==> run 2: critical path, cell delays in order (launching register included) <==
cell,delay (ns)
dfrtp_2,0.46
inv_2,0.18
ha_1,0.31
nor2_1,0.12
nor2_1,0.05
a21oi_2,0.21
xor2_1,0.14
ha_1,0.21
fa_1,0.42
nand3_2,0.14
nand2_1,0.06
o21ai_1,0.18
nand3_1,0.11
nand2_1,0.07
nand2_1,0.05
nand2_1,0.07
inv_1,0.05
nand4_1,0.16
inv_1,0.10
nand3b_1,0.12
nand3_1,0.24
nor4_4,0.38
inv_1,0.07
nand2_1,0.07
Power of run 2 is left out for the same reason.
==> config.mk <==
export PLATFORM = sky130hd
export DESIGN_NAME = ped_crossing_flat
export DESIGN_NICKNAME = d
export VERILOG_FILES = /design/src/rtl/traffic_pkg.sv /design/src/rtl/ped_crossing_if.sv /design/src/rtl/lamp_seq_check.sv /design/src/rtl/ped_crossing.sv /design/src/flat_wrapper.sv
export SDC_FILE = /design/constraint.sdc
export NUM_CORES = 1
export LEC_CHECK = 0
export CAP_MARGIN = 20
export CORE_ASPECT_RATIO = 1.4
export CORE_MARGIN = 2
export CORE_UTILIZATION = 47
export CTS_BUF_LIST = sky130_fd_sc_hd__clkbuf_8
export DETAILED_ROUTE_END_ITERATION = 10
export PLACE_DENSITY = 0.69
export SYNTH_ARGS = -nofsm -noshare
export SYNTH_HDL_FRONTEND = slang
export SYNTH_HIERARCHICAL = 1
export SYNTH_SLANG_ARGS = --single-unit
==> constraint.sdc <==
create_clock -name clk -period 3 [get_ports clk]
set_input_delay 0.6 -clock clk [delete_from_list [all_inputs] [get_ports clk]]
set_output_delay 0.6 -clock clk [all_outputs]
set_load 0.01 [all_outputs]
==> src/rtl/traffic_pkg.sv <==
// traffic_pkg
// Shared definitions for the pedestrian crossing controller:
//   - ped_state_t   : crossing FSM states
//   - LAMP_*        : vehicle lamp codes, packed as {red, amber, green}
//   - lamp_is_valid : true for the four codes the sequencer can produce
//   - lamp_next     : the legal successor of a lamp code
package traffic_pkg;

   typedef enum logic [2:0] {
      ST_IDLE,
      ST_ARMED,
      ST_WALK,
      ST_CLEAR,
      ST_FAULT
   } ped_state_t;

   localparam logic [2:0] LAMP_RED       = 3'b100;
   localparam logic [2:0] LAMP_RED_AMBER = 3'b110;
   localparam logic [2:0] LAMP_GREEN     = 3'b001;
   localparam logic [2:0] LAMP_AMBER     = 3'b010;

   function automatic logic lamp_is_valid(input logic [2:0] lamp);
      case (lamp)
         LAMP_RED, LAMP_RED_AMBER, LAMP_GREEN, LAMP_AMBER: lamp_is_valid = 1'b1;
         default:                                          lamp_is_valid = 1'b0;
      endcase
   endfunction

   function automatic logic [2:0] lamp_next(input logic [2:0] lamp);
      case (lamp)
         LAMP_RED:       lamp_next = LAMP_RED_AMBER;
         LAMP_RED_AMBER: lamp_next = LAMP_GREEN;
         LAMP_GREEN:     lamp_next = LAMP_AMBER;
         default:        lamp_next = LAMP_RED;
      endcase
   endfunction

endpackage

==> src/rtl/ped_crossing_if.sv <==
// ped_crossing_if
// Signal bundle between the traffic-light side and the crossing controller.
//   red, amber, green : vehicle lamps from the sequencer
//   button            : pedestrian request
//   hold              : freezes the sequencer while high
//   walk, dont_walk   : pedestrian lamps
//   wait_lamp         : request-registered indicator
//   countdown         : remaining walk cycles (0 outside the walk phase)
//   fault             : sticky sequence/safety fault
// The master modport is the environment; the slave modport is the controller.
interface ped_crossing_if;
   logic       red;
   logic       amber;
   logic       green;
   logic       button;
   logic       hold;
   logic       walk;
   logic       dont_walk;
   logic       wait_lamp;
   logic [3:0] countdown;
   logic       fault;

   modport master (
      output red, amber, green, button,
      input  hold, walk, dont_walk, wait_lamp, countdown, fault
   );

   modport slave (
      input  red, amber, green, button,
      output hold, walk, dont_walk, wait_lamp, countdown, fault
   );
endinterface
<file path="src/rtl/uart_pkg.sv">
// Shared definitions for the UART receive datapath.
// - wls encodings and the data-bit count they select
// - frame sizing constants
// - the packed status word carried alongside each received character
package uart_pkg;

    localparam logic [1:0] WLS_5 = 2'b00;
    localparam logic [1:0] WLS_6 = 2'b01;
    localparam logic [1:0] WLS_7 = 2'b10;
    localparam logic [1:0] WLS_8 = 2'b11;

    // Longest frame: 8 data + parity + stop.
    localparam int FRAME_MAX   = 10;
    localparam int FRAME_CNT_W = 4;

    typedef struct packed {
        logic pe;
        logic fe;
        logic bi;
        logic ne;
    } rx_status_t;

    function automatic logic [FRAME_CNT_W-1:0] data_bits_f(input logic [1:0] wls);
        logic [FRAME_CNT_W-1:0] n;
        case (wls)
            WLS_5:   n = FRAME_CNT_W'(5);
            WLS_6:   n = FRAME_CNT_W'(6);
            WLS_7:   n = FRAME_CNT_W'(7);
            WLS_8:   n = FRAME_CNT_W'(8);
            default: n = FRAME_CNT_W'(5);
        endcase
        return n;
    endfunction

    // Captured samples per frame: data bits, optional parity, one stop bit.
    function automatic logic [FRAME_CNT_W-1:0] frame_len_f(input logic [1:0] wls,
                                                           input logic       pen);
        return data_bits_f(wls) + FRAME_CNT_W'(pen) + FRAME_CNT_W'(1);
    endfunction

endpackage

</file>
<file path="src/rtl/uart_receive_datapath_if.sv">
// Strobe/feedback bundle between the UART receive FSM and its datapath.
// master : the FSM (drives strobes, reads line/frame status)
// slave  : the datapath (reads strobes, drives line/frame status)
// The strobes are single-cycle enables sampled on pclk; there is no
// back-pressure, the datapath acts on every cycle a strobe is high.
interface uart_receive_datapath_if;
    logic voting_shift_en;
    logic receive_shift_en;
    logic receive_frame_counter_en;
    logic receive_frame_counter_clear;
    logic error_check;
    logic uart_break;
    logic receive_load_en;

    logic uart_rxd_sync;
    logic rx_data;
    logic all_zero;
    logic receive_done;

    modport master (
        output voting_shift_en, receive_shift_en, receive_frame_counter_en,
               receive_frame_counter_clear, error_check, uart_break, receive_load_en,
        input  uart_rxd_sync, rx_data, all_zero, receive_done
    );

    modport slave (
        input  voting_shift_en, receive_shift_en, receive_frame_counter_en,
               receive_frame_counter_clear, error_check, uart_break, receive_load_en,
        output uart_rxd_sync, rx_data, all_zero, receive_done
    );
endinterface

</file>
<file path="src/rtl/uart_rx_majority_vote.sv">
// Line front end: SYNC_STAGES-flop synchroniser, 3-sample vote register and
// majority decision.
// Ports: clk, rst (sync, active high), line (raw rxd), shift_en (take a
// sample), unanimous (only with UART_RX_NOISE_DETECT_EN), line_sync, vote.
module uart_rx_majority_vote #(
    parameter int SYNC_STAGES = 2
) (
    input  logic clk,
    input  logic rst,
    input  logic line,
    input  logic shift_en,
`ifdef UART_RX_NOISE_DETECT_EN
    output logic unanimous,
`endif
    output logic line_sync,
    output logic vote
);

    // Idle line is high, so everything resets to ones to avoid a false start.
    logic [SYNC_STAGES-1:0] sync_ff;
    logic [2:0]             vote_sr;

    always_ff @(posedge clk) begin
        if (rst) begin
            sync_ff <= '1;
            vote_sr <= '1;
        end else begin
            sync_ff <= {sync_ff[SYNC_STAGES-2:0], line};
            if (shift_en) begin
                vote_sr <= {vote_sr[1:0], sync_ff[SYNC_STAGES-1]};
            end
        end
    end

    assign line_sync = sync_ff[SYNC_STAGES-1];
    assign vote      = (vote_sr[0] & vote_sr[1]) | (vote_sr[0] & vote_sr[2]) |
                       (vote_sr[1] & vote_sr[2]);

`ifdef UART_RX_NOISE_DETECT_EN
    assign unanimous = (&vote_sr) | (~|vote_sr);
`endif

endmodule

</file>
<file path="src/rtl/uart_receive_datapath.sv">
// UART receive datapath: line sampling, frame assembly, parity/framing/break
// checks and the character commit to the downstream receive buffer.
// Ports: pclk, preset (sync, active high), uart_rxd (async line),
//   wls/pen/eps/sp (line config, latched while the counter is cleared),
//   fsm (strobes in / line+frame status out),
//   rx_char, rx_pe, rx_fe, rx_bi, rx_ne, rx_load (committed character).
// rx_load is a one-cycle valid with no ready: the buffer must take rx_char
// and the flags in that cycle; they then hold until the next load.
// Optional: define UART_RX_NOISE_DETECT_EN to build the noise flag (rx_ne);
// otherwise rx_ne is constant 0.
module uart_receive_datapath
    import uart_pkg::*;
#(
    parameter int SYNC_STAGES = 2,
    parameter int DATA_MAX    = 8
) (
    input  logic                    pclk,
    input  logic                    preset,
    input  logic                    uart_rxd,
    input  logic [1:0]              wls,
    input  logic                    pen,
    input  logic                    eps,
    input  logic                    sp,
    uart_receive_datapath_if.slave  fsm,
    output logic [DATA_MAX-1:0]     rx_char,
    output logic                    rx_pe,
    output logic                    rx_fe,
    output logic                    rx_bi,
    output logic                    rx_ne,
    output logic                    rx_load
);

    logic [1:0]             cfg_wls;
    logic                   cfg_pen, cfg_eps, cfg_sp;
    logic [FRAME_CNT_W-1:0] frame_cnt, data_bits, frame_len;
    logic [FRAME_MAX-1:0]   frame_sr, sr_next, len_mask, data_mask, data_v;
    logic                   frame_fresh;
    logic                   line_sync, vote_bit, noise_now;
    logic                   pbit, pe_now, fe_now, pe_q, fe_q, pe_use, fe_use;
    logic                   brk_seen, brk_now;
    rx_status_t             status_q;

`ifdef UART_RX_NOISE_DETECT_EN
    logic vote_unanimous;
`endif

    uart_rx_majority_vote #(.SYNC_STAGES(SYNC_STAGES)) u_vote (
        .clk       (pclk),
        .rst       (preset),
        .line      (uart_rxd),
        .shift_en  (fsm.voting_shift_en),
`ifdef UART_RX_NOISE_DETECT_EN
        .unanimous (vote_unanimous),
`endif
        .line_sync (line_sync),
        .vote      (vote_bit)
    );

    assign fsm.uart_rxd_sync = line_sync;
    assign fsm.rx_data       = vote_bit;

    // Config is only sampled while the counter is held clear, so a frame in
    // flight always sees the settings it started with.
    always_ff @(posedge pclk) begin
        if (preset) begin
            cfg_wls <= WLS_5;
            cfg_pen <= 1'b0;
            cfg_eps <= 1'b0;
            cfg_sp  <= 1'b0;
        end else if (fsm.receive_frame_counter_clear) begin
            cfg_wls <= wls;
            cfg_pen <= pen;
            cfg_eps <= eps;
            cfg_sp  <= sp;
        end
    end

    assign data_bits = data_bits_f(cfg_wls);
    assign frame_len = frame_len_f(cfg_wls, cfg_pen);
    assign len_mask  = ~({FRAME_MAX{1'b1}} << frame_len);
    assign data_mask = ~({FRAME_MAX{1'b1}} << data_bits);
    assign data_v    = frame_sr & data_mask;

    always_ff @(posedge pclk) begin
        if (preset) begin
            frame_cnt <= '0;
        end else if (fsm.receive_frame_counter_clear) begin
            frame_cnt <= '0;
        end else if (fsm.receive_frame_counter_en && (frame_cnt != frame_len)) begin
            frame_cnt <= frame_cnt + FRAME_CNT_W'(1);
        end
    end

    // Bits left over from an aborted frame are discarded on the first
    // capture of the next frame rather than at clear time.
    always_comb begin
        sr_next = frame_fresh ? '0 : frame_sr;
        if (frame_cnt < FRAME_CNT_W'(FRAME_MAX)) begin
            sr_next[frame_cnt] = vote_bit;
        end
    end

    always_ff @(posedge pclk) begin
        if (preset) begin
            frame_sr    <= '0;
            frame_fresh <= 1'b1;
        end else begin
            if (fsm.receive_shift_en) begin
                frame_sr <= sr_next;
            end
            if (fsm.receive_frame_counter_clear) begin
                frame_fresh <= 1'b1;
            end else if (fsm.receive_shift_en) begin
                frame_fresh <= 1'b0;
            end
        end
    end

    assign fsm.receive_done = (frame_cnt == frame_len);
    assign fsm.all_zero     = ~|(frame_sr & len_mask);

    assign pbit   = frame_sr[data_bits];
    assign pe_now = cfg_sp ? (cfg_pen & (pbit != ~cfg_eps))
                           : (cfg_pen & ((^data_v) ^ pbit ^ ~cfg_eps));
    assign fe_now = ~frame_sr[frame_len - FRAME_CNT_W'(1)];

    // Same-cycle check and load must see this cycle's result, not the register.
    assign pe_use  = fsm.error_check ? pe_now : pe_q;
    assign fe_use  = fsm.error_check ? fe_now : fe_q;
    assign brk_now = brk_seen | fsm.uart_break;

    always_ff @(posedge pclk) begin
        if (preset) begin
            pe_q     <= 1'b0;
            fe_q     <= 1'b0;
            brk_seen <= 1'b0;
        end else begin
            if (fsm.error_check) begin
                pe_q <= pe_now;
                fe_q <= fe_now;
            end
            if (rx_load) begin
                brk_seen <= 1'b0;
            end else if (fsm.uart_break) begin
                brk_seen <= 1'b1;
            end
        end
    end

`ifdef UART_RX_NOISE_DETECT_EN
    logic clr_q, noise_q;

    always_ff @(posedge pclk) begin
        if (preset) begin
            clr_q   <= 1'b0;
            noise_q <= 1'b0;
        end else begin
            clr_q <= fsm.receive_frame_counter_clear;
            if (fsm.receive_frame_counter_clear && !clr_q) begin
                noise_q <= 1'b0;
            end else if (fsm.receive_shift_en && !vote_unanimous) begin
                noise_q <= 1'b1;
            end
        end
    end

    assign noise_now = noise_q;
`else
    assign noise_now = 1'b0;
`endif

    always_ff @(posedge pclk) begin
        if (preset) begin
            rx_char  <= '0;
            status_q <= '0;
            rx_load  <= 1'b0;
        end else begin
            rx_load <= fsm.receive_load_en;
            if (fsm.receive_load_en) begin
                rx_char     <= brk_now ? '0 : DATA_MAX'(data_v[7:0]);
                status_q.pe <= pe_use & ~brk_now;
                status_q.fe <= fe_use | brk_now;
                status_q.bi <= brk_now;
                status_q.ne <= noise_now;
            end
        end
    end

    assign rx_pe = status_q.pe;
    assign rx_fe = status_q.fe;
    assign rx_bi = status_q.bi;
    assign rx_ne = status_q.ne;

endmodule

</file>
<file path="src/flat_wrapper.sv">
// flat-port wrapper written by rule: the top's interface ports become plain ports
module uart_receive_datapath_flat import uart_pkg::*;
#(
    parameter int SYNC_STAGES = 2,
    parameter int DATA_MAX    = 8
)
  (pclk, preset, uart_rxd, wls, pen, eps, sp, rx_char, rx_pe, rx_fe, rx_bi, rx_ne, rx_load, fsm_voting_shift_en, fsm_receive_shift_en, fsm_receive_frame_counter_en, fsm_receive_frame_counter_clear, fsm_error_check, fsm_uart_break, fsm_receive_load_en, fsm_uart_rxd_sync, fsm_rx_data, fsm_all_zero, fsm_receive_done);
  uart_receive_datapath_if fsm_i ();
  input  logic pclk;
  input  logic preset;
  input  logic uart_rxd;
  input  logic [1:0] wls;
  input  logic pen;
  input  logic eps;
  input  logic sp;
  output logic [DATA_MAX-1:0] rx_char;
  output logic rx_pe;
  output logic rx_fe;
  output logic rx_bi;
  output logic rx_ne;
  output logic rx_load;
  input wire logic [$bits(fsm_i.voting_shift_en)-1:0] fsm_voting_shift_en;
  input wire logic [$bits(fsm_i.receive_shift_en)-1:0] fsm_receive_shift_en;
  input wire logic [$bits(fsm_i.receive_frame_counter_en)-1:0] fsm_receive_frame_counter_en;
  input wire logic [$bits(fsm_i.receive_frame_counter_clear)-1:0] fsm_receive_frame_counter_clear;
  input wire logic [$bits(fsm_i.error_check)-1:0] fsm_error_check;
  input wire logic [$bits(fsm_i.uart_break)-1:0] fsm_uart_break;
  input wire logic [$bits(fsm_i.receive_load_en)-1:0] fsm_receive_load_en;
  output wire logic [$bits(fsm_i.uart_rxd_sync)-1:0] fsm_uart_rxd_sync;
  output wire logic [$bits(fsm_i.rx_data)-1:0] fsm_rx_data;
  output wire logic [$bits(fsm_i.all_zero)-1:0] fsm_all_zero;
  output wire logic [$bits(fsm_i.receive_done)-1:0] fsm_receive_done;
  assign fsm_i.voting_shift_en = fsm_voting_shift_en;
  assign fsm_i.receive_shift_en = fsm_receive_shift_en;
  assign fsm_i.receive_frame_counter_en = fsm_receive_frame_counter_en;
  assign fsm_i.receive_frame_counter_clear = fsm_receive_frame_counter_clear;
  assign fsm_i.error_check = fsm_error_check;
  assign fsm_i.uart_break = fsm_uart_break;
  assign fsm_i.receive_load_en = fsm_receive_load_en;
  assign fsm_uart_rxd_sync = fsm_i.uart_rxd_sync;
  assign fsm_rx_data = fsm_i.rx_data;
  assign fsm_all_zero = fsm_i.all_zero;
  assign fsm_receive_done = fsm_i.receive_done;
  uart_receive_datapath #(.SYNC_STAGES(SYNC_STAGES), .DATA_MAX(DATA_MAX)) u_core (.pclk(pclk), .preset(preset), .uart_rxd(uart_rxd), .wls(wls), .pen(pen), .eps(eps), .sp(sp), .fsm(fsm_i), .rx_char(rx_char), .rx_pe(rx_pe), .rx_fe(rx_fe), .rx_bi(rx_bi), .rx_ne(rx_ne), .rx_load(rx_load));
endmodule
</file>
——
__Exercise aim__
Would you retype the lines above from the one with "create_clock -name clk" down to the one with "lamp codes, packed", word for word, both ends included and no other lines?

__Output below__
create_clock -name clk -period 3 [get_ports clk]
set_input_delay 0.6 -clock clk [delete_from_list [all_inputs] [get_ports clk]]
set_output_delay 0.6 -clock clk [all_outputs]
set_load 0.01 [all_outputs]
==> src/rtl/traffic_pkg.sv <==
// traffic_pkg
// Shared definitions for the pedestrian crossing controller:
//   - ped_state_t   : crossing FSM states
//   - LAMP_*        : vehicle lamp codes, packed as {red, amber, green}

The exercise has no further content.